Data for review Start Marker

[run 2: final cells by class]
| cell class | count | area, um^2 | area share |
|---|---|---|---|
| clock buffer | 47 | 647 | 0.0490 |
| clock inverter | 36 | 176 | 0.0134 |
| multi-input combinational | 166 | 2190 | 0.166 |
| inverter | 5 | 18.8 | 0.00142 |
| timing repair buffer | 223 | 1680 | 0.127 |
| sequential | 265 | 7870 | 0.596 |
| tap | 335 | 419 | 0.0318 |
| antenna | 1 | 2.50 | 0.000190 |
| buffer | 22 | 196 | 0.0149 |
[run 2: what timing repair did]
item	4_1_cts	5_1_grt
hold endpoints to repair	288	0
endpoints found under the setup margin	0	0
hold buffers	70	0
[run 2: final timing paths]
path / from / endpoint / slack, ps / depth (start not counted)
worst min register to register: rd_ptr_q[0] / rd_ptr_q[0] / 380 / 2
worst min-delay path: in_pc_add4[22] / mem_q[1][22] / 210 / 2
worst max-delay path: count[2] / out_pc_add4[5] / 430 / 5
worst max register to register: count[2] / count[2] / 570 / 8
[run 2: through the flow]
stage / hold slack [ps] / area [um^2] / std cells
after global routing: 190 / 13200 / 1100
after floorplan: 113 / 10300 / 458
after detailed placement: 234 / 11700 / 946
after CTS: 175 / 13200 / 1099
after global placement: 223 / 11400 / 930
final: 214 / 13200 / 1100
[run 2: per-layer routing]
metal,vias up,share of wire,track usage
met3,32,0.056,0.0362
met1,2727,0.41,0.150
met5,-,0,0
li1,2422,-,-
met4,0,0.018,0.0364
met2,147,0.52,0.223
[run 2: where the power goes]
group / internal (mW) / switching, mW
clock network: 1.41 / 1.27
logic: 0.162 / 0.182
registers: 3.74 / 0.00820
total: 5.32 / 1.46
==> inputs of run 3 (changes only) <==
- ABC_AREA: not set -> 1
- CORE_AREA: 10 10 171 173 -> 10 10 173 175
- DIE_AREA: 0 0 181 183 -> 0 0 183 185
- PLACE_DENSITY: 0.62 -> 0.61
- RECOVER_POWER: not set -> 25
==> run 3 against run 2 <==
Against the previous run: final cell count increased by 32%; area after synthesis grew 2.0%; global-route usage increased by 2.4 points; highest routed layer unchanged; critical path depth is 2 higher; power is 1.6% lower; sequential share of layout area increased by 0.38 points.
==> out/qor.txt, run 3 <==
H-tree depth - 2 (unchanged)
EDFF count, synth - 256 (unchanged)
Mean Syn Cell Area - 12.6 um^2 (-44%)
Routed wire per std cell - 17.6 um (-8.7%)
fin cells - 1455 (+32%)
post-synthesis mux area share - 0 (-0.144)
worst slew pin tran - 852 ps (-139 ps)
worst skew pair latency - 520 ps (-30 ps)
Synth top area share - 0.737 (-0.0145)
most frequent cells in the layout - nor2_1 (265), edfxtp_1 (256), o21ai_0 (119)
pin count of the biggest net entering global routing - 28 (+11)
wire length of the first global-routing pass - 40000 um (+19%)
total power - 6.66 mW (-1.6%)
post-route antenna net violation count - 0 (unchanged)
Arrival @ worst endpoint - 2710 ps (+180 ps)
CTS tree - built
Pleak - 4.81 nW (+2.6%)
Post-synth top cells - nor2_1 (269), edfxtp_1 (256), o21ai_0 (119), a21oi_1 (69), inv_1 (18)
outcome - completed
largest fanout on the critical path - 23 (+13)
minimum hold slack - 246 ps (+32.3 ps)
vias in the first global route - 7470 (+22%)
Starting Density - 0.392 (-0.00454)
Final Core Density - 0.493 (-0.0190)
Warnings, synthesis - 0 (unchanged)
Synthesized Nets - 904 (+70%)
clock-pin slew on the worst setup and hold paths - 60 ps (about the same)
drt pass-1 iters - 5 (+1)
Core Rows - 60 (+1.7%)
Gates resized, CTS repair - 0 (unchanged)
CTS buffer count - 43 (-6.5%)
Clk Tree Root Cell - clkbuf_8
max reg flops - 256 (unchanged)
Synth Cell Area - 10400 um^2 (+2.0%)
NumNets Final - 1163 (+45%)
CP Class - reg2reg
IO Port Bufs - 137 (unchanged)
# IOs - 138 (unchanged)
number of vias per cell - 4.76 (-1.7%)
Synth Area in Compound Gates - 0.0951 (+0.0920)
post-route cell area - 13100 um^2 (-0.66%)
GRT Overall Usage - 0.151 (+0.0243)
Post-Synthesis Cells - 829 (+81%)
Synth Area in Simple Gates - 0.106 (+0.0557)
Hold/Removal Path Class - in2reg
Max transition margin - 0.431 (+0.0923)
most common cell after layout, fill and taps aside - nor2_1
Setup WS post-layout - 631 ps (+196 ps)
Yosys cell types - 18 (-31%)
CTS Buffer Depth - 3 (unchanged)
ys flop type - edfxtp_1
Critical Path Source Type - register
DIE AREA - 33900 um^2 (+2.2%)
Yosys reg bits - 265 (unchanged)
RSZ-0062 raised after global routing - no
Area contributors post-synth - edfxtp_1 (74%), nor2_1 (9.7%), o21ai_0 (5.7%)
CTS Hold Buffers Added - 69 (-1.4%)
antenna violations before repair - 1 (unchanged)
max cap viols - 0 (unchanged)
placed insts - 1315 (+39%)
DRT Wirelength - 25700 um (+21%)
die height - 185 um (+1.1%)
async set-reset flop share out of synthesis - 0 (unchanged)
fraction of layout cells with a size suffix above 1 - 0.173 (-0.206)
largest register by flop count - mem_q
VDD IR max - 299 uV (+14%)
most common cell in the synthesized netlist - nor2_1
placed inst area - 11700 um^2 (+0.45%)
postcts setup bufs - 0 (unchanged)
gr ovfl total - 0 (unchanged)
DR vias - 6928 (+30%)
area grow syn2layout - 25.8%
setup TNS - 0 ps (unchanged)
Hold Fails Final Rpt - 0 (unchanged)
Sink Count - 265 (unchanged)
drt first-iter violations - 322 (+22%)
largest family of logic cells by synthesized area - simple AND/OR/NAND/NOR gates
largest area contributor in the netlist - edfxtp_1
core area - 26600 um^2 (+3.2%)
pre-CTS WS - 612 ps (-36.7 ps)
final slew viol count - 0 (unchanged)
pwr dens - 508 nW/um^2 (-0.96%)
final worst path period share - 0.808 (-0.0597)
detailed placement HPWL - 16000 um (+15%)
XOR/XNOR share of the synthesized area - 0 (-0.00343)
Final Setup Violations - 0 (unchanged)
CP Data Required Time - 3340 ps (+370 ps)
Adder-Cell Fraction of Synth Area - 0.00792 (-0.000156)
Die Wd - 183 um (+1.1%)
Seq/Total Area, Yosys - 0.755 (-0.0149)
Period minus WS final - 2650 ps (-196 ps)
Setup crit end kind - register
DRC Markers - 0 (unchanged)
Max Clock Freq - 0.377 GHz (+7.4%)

Data for review End Marker

Task: Exactly the lines above from the one with "RSZ-0062 raised after global routing - no" to the one with "max cap viols - 0 (unchanged)", both included, are to be quoted; leave the rest out.

Answer area:
RSZ-0062 raised after global routing - no
Area contributors post-synth - edfxtp_1 (74%), nor2_1 (9.7%), o21ai_0 (5.7%)
CTS Hold Buffers Added - 69 (-1.4%)
antenna violations before repair - 1 (unchanged)
max cap viols - 0 (unchanged)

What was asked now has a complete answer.